**TASK ITEM**
Within the data that follows, set down exactly the lines from the one containing "flops | 0.771 |" through the one containing "edfxtp_1 0.36, mux4_2", both ends included.

########################################

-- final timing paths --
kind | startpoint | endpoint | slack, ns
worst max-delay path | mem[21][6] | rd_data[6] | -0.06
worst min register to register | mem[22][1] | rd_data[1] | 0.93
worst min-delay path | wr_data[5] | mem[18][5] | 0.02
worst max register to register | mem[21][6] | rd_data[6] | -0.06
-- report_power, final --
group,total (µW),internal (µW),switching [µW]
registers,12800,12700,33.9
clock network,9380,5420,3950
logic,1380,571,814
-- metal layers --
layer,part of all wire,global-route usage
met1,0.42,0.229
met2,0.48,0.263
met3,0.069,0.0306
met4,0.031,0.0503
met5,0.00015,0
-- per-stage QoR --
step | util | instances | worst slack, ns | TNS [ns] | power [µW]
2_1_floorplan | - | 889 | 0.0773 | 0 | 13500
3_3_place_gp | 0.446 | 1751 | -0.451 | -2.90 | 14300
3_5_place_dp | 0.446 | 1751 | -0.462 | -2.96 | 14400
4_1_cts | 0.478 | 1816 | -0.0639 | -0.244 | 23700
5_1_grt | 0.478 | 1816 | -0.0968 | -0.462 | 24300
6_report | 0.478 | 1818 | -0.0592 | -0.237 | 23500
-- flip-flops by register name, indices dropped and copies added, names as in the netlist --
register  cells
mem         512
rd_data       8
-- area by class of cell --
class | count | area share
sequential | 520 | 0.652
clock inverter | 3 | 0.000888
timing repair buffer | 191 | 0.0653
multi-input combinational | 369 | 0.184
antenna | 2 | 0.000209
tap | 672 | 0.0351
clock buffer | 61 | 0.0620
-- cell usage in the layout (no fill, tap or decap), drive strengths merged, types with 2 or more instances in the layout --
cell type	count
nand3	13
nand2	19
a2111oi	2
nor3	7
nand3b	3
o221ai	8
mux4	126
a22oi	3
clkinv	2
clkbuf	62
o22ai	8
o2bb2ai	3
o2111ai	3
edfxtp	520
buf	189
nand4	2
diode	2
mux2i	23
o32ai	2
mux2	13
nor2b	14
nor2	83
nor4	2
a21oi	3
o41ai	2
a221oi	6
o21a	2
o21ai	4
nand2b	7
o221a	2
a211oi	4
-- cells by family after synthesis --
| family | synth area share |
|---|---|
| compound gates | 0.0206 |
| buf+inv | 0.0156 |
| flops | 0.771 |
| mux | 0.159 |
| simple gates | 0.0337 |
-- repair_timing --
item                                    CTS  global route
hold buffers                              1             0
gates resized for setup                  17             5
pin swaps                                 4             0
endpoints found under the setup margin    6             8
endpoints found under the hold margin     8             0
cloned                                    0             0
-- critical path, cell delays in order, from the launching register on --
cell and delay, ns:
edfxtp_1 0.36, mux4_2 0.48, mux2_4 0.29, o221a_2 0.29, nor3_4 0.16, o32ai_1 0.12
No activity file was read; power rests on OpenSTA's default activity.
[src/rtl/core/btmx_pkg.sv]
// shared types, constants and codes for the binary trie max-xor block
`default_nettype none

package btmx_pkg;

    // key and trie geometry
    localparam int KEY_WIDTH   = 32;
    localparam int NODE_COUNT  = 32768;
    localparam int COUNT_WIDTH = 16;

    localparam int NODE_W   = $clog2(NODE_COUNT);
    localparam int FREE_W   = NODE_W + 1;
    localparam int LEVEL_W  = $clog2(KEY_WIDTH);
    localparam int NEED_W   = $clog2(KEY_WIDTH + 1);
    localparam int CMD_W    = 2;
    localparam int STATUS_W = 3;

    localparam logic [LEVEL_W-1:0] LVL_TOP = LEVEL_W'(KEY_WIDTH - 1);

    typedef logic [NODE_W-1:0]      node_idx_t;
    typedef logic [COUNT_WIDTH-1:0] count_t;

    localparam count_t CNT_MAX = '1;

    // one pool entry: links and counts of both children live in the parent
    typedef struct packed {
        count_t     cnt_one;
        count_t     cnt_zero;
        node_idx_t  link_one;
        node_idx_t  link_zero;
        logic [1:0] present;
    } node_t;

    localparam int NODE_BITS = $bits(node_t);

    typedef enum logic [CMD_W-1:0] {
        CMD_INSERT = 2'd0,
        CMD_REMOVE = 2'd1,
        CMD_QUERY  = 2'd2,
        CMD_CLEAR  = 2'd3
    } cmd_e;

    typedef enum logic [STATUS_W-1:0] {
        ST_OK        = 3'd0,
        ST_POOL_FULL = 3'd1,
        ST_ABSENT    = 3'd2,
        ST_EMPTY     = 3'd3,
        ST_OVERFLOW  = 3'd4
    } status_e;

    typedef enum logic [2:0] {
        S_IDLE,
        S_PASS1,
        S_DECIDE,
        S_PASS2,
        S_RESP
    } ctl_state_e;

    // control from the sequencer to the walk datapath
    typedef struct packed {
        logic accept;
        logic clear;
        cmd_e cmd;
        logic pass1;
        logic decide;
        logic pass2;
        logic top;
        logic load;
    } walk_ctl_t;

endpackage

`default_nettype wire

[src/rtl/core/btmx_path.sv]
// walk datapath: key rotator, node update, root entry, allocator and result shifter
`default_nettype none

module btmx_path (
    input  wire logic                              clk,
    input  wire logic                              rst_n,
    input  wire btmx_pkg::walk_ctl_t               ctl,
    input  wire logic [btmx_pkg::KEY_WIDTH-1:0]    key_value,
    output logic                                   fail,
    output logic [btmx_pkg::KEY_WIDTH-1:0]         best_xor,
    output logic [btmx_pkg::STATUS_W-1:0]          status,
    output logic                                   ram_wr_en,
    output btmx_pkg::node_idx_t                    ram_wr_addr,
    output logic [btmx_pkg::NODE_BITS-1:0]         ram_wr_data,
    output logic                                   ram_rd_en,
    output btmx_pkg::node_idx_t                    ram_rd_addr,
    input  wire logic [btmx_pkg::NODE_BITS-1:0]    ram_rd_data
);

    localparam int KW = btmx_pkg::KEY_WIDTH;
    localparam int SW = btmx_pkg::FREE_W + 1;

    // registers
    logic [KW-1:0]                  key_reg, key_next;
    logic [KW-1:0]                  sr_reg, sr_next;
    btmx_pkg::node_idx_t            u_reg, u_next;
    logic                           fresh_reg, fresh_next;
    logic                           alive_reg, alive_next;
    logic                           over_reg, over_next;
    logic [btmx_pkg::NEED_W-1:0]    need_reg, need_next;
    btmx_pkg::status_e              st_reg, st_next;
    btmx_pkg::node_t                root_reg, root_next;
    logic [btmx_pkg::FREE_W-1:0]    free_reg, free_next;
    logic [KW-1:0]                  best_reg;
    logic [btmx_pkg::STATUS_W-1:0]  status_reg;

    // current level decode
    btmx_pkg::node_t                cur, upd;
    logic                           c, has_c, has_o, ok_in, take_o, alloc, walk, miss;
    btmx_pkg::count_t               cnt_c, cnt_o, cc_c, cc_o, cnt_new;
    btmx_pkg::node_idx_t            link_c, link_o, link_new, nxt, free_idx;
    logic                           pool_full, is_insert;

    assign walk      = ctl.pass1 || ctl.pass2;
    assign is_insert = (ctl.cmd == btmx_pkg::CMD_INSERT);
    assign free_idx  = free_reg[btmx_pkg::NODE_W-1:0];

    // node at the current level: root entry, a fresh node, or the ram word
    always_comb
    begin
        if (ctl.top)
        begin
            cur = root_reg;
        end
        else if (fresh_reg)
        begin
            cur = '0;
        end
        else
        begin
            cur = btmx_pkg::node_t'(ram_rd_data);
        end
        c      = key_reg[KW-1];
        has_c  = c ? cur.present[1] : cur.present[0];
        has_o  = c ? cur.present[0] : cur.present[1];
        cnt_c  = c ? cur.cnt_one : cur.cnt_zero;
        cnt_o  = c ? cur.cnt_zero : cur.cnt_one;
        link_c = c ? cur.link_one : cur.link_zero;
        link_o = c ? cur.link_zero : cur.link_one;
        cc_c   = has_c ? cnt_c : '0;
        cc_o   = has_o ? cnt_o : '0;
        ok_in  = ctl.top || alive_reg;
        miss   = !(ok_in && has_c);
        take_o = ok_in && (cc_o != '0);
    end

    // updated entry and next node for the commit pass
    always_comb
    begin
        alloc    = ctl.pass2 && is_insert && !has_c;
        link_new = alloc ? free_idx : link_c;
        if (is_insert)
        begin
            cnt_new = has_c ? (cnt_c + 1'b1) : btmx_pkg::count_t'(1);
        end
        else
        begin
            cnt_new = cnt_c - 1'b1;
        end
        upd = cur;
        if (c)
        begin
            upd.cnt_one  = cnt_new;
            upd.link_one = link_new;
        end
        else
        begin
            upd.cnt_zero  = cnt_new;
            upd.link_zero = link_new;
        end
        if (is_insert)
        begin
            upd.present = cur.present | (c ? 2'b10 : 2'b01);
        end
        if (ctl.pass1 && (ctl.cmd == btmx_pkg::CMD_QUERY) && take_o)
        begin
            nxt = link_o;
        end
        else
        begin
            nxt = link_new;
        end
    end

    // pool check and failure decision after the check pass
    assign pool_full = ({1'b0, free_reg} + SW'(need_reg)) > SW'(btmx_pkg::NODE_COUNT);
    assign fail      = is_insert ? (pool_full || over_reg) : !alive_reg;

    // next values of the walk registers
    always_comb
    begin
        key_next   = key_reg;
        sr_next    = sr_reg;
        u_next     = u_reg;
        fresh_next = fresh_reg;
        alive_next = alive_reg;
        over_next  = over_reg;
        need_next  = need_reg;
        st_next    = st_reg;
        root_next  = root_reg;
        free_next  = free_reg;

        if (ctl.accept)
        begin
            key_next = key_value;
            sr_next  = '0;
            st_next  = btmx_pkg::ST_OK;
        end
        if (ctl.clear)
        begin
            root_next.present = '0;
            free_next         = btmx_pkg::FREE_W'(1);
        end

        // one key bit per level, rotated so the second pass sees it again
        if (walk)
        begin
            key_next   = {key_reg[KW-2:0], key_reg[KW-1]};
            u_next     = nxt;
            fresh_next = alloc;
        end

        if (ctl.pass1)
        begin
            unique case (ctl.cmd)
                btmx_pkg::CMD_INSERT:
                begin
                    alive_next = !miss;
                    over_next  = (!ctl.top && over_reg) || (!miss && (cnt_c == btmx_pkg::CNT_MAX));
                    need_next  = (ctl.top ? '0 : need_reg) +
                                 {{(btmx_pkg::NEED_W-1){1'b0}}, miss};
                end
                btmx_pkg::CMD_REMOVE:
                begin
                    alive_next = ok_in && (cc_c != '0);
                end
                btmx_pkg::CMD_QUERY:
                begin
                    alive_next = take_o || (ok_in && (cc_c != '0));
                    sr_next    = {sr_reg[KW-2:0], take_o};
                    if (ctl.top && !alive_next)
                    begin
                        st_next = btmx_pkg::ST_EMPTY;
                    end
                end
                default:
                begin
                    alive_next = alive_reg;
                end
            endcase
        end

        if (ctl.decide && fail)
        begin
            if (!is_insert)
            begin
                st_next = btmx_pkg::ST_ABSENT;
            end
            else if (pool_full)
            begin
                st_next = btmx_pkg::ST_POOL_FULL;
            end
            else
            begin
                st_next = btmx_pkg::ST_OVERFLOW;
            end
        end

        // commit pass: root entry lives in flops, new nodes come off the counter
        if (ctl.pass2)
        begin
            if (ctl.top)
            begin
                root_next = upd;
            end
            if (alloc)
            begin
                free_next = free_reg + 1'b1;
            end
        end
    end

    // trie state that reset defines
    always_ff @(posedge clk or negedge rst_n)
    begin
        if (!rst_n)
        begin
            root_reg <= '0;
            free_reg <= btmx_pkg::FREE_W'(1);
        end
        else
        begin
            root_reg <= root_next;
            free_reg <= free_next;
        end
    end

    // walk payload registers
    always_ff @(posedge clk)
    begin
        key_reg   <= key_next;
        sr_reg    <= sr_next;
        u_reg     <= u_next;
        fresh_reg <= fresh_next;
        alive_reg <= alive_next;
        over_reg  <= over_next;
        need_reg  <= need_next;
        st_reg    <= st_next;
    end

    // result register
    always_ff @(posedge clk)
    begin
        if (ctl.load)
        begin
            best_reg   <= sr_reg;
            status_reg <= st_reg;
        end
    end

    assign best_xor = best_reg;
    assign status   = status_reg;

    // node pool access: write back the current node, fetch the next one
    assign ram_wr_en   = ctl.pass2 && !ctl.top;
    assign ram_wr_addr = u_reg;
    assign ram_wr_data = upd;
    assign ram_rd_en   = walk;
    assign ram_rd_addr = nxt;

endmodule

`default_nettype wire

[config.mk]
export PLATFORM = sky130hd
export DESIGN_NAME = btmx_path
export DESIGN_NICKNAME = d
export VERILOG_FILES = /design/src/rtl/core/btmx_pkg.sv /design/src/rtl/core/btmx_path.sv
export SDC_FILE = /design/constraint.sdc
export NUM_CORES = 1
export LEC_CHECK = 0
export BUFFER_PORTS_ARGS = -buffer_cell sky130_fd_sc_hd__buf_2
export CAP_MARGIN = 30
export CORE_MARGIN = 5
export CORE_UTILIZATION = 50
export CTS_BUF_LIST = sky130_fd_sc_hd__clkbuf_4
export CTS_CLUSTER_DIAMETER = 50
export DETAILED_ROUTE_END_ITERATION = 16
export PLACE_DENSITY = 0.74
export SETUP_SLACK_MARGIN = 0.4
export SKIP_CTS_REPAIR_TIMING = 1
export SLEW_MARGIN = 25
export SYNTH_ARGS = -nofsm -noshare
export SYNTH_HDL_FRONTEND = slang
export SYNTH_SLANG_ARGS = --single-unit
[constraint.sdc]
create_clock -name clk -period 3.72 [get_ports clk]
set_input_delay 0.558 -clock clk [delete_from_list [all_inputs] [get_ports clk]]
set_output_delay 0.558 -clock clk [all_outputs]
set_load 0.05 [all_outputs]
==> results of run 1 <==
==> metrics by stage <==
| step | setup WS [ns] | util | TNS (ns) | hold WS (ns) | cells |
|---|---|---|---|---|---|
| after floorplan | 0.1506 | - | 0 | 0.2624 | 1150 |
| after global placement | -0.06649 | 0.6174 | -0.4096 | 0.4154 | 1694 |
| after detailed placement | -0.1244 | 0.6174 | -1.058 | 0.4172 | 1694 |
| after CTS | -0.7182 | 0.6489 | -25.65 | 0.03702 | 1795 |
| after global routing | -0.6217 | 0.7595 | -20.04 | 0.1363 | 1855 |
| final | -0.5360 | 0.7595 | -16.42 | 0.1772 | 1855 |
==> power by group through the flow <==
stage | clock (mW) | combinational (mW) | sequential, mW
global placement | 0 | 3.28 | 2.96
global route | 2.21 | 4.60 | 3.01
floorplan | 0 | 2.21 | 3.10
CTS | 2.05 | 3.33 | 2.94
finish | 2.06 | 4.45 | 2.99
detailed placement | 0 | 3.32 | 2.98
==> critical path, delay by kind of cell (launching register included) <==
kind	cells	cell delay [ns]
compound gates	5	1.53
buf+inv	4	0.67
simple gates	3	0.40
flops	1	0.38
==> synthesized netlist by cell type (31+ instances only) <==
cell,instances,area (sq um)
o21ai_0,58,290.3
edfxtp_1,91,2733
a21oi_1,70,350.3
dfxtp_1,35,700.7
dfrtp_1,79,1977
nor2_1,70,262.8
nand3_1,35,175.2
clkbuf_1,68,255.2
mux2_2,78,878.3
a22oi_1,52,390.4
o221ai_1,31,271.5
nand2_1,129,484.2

########################################

**THE ANSWER**
| flops | 0.771 |
| mux | 0.159 |
| simple gates | 0.0337 |
-- repair_timing --
item                                    CTS  global route
hold buffers                              1             0
gates resized for setup                  17             5
pin swaps                                 4             0
endpoints found under the setup margin    6             8
endpoints found under the hold margin     8             0
cloned                                    0             0
-- critical path, cell delays in order, from the launching register on --
cell and delay, ns:
edfxtp_1 0.36, mux4_2 0.48, mux2_4 0.29, o221a_2 0.29, nor3_4 0.16, o32ai_1 0.12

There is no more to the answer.